Valerie N. Lankford, under appointment by the Court of Appeal, for Defendant and Appellant. Thomas E. Montgomery, County Counsel, John E. Philips, Chief Deputy County Counsel, and Lisa M. Maldonado, Deputy County Counsel, for Plaintiff and Respondent.
NOT TO BE PUBLISHED IN OFFICIAL REPORTS
California Rules of Court, rule 8.1115(a), prohibits courts and parties from citing or relying on opinions not certified for publication or ordered published, except as specified by rule 8.1115(b). This opinion has not been certified for publication or ordered published for purposes of rule 8.1115.
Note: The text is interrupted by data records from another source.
<file path="config.mk">
export PLATFORM = sky130hd
export DESIGN_NAME = instruction_fetch_unit
export DESIGN_NICKNAME = d
export VERILOG_FILES = /design/src/rtl/instruction_fetch_unit_pkg.sv /design/src/rtl/fetch_skid_reg.sv /design/src/rtl/instruction_fetch_unit.sv
export SDC_FILE = /design/constraint.sdc
export NUM_CORES = 1
export LEC_CHECK = 0
export BUFFER_PORTS_ARGS = -buffer_cell sky130_fd_sc_hd__clkbuf_2
export CAP_MARGIN = 40
export CORE_MARGIN = 2
export CORE_UTILIZATION = 55
export CTS_BUF_LIST = sky130_fd_sc_hd__clkbuf_2
export CTS_CLUSTER_DIAMETER = 30
export DETAILED_ROUTE_END_ITERATION = 12
export GPL_TIMING_DRIVEN = 0
export MAX_ROUTING_LAYER = met4
export PLACE_DENSITY = 0.8
export RECOVER_POWER = 25
export SETUP_SLACK_MARGIN = 0.5
export SKIP_CTS_REPAIR_TIMING = 1
export SYNTH_ARGS = -nofsm -noshare
export SYNTH_HDL_FRONTEND = slang
export SYNTH_HIERARCHICAL = 1
export SYNTH_SLANG_ARGS = --single-unit
</file>
<file path="constraint.sdc">
create_clock -name clk -period 3.9 [get_ports clk]
set_input_delay 0.195 -clock clk [delete_from_list [all_inputs] [get_ports clk]]
set_output_delay 0.195 -clock clk [all_outputs]
set_load 0.05 [all_outputs]
</file>
`src/rtl/tmr_vote_monitor.sv`:
```
// Bitwise TMR majority voter with per-replica fault tracking and a valid/ready fault event port.
// Latency: vote 1 cycle; fault event offered 1 cycle after the fault flag. Events are held stable until evt_ready.
// Backpressure: faults arriving while an event waits are queued as pending bits and served in index order.
module tmr_vote_monitor #(
    parameter int WIDTH        = 13,
    parameter int CNT_W        = 4,
    parameter int FAULT_THRESH = 3
) (
    input  logic             clk,
    input  logic             rst_n,
    input  logic             in_valid,
    input  logic [WIDTH-1:0] rep_a,
    input  logic [WIDTH-1:0] rep_b,
    input  logic [WIDTH-1:0] rep_c,
    input  logic             clr_faults,
    output logic             out_valid,
    output logic [WIDTH-1:0] out_data,
    output logic [2:0]       mismatch_mask,
    output logic [2:0]       fault_mask,
    output logic             evt_valid,
    input  logic             evt_ready,
    output logic [1:0]       evt_replica,
    output logic [CNT_W-1:0] evt_seq
);

    localparam logic [0:0]       ST_IDLE   = 1'b0;
    localparam logic [0:0]       ST_SEND   = 1'b1;
    localparam logic [CNT_W-1:0] THRESH    = CNT_W'(FAULT_THRESH);
    localparam logic [CNT_W-1:0] THRESH_M1 = CNT_W'(FAULT_THRESH - 1);

    logic [WIDTH-1:0] maj;
    logic [2:0]       mism;
    logic [2:0]       trig;
    logic [2:0]       pend;
    logic [2:0]       pend_clr;
    logic [CNT_W-1:0] cnt [3];
    logic [0:0]       state;
    logic [1:0]       low_idx;
    logic             accept;

    assign maj  = (rep_a & rep_b) | (rep_a & rep_c) | (rep_b & rep_c);
    assign mism = {rep_c != maj, rep_b != maj, rep_a != maj};

    // A fault fires only on the step into the threshold, so a saturated streak stays silent.
    always_comb begin
        trig = '0;
        for (int i = 0; i < 3; i++) begin
            trig[i] = in_valid && mism[i] && (cnt[i] == THRESH_M1);
        end
    end

    assign low_idx   = pend[0] ? 2'd0 : (pend[1] ? 2'd1 : 2'd2);
    assign accept    = (state == ST_SEND) && evt_ready;
    assign pend_clr  = accept ? (3'b001 << evt_replica) : 3'b000;
    assign evt_valid = (state == ST_SEND);

    always_ff @(posedge clk or negedge rst_n) begin
        if (!rst_n) begin
            out_valid     <= 1'b0;
            out_data      <= '0;
            mismatch_mask <= '0;
        end else begin
            out_valid <= in_valid;
            if (in_valid) begin
                out_data      <= maj;
                mismatch_mask <= mism;
            end else begin
                mismatch_mask <= '0;
            end
        end
    end

    always_ff @(posedge clk or negedge rst_n) begin
        if (!rst_n) begin
            for (int i = 0; i < 3; i++) cnt[i] <= '0;
        end else begin
            for (int i = 0; i < 3; i++) begin
                if (clr_faults) begin
                    cnt[i] <= '0;
                end else if (in_valid) begin
                    if (!mism[i])
                        cnt[i] <= '0;
                    else if (cnt[i] != THRESH)
                        cnt[i] <= cnt[i] + CNT_W'(1);
                end
            end
        end
    end

    always_ff @(posedge clk or negedge rst_n) begin
        if (!rst_n) begin
            state       <= ST_IDLE;
            pend        <= '0;
            fault_mask  <= '0;
            evt_replica <= '0;
            evt_seq     <= '0;
        end else if (clr_faults) begin
            state      <= ST_IDLE;
            pend       <= '0;
            fault_mask <= '0;
        end else begin
            // A new trigger on the replica being accepted wins over the clear.
            pend       <= (pend & ~pend_clr) | trig;
            fault_mask <= fault_mask | trig;
            case (state)
                ST_IDLE: begin
                    if (pend != 3'b000) begin
                        evt_replica <= low_idx;
                        state       <= ST_SEND;
                    end
                end
                default: begin
                    if (evt_ready) begin
                        evt_seq <= evt_seq + CNT_W'(1);
                        state   <= ST_IDLE;
                    end
                end
            endcase
        end
    end

endmodule

```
(Super. Ct. No. NJ14510A) APPEAL from a judgment of the Superior Court of San Diego County, Michael M. Imhoff, Commissioner. Affirmed. Valerie N. Lankford, under appointment by the Court of Appeal, for Defendant and Appellant. Thomas E. Montgomery, County Counsel, John E. Philips, Chief Deputy County Counsel, and Lisa M. Maldonado, Deputy County Counsel, for Plaintiff and Respondent.
Melissa M. appeals the judgment terminating her parental rights to her daughter, R.H. Melissa contends the juvenile court erred by declining to apply the beneficial relationship and sibling relationship exceptions (Welf. & Inst. Code, § 366.26, subd. (c)(1)(B)(i), (v)) to termination of parental rights. We affirm.
All further statutory references are to the Welfare and Institutions Code.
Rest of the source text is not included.